#### [Work to be completed]
Below this line is the material. Write out only its lines from the one containing "run 2: power" through the one containing "3_3_place_gp: core_flags[2] / 0.40 / op_a[0]", both kept, exactly.

Top of Record excerpts

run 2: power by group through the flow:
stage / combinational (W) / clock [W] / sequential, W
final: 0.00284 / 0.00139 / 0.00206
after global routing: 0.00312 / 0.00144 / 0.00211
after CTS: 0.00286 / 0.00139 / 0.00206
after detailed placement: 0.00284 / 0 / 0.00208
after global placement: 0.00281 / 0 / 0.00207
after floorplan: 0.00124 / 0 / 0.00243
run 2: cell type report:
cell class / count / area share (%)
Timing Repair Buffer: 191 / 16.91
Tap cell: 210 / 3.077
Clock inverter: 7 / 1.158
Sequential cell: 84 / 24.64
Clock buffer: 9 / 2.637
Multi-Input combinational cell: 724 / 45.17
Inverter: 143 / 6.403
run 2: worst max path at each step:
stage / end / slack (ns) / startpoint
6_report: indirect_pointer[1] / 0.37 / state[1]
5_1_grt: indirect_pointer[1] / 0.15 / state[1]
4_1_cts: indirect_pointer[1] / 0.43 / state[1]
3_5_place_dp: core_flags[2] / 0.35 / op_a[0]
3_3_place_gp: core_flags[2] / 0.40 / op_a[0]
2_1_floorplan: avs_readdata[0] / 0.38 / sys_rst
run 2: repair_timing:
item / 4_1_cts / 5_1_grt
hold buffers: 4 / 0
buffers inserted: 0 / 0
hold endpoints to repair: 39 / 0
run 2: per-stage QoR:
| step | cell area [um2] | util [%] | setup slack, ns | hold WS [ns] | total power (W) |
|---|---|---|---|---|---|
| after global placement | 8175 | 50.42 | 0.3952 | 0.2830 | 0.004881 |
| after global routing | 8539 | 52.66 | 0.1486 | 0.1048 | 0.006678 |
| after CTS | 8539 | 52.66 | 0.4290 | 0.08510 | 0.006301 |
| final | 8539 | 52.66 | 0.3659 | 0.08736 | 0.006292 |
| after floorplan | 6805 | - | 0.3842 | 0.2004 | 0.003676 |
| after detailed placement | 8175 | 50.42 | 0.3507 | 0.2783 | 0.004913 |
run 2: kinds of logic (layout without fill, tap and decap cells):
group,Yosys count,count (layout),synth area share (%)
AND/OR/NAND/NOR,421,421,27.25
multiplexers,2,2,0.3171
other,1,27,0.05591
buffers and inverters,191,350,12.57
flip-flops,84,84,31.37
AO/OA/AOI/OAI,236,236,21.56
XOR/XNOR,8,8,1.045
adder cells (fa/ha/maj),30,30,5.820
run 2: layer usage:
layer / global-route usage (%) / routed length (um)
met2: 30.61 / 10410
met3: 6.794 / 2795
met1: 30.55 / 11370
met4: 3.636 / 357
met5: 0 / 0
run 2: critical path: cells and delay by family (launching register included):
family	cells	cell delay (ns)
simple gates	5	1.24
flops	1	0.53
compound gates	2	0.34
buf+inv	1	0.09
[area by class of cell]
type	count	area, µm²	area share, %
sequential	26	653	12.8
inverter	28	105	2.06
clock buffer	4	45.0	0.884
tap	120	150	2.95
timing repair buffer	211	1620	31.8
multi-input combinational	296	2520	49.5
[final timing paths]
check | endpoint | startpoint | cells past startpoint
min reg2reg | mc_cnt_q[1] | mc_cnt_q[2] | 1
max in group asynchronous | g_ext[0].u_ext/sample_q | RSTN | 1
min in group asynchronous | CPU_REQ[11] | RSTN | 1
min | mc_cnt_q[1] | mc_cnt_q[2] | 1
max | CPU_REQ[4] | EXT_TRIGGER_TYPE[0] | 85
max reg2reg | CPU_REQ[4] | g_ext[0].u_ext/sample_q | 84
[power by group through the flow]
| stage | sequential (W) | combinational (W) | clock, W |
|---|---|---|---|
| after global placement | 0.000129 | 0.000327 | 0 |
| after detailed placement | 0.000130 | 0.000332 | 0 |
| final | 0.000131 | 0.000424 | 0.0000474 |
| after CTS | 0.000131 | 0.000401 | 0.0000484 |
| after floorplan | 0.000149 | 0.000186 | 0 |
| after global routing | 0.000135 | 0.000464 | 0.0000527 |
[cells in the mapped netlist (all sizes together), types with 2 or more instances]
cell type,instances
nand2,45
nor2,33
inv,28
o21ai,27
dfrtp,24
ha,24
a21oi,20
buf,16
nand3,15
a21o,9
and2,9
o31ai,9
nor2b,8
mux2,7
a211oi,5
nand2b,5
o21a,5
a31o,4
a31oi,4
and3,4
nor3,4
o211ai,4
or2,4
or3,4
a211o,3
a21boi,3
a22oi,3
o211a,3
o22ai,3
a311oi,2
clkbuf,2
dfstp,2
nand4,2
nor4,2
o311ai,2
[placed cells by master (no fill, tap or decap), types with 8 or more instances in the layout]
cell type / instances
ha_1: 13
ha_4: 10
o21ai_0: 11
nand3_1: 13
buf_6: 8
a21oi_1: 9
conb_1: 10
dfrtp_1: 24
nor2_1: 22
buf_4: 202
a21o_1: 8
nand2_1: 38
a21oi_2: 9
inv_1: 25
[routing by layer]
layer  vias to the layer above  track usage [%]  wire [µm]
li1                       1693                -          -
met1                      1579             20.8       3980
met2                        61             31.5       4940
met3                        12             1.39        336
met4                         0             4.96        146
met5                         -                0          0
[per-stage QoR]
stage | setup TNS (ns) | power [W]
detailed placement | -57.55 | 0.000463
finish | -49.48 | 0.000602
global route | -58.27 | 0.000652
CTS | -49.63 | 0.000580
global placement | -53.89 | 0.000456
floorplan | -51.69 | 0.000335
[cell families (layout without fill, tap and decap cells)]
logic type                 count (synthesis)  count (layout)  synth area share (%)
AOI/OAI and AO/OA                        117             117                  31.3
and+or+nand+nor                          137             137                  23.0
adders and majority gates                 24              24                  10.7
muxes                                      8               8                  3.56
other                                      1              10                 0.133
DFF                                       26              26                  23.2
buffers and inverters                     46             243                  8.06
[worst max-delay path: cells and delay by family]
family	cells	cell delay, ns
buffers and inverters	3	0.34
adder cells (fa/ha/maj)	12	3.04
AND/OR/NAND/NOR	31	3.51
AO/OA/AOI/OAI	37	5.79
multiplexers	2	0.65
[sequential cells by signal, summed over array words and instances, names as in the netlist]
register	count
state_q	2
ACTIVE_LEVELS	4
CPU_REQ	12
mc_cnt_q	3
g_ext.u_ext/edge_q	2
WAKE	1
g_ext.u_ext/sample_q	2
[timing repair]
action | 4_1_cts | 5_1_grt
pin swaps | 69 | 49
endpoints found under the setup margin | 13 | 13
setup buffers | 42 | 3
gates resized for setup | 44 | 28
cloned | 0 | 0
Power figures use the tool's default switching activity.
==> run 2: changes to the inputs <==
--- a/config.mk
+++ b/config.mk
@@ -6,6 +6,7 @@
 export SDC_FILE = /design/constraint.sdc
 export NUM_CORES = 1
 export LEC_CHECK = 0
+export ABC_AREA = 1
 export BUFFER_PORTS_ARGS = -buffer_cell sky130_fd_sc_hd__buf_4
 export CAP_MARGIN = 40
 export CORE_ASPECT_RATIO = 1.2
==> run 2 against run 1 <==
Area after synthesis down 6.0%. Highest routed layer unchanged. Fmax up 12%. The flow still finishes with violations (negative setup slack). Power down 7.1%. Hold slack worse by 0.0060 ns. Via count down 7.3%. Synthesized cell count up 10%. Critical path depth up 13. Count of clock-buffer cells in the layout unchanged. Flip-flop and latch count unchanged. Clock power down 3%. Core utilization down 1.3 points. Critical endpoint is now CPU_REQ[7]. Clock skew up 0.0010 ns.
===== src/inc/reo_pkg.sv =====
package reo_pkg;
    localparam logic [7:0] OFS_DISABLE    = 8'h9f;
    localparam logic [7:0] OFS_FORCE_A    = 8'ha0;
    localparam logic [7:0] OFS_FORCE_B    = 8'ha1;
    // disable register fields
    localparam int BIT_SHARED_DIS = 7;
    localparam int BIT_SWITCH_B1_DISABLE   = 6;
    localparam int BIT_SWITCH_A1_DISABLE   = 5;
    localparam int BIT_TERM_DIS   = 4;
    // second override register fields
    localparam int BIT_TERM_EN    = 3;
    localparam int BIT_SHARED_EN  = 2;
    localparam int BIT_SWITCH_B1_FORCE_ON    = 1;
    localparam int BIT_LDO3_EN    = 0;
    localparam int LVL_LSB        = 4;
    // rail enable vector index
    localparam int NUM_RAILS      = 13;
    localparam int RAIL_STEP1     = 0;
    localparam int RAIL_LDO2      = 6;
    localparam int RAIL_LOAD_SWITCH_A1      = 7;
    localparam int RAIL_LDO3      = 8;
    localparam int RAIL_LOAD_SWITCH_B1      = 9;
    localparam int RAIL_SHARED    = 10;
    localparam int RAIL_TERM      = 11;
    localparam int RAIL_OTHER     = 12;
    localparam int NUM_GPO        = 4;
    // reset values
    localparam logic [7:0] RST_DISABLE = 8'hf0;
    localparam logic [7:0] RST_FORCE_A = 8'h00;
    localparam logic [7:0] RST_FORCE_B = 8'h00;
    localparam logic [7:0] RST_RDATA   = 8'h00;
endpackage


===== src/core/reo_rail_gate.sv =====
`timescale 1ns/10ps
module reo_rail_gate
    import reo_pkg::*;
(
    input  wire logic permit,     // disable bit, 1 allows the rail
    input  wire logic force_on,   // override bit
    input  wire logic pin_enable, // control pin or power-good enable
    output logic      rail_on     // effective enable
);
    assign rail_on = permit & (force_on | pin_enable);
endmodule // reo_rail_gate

Bottom of Record excerpts
Top of Record excerpts

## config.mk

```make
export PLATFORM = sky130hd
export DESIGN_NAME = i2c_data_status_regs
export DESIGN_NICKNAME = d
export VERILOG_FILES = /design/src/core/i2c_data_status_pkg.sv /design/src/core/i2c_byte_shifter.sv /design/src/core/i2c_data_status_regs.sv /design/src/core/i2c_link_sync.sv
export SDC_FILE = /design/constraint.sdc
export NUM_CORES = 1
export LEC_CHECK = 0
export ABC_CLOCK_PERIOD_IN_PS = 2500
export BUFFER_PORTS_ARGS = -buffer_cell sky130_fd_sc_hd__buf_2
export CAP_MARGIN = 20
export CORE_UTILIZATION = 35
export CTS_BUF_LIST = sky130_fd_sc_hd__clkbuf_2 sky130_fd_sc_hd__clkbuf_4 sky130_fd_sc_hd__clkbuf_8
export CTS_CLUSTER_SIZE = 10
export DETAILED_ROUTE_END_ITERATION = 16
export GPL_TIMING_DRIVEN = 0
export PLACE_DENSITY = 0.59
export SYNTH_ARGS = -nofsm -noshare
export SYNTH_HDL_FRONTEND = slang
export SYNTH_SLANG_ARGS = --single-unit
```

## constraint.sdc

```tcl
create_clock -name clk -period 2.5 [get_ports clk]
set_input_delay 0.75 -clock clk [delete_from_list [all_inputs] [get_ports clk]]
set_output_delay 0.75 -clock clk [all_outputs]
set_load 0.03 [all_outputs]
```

Bottom of Record excerpts

#### [Result of this task]
run 2: power by group through the flow:
stage / combinational (W) / clock [W] / sequential, W
final: 0.00284 / 0.00139 / 0.00206
after global routing: 0.00312 / 0.00144 / 0.00211
after CTS: 0.00286 / 0.00139 / 0.00206
after detailed placement: 0.00284 / 0 / 0.00208
after global placement: 0.00281 / 0 / 0.00207
after floorplan: 0.00124 / 0 / 0.00243
run 2: cell type report:
cell class / count / area share (%)
Timing Repair Buffer: 191 / 16.91
Tap cell: 210 / 3.077
Clock inverter: 7 / 1.158
Sequential cell: 84 / 24.64
Clock buffer: 9 / 2.637
Multi-Input combinational cell: 724 / 45.17
Inverter: 143 / 6.403
run 2: worst max path at each step:
stage / end / slack (ns) / startpoint
6_report: indirect_pointer[1] / 0.37 / state[1]
5_1_grt: indirect_pointer[1] / 0.15 / state[1]
4_1_cts: indirect_pointer[1] / 0.43 / state[1]
3_5_place_dp: core_flags[2] / 0.35 / op_a[0]
3_3_place_gp: core_flags[2] / 0.40 / op_a[0]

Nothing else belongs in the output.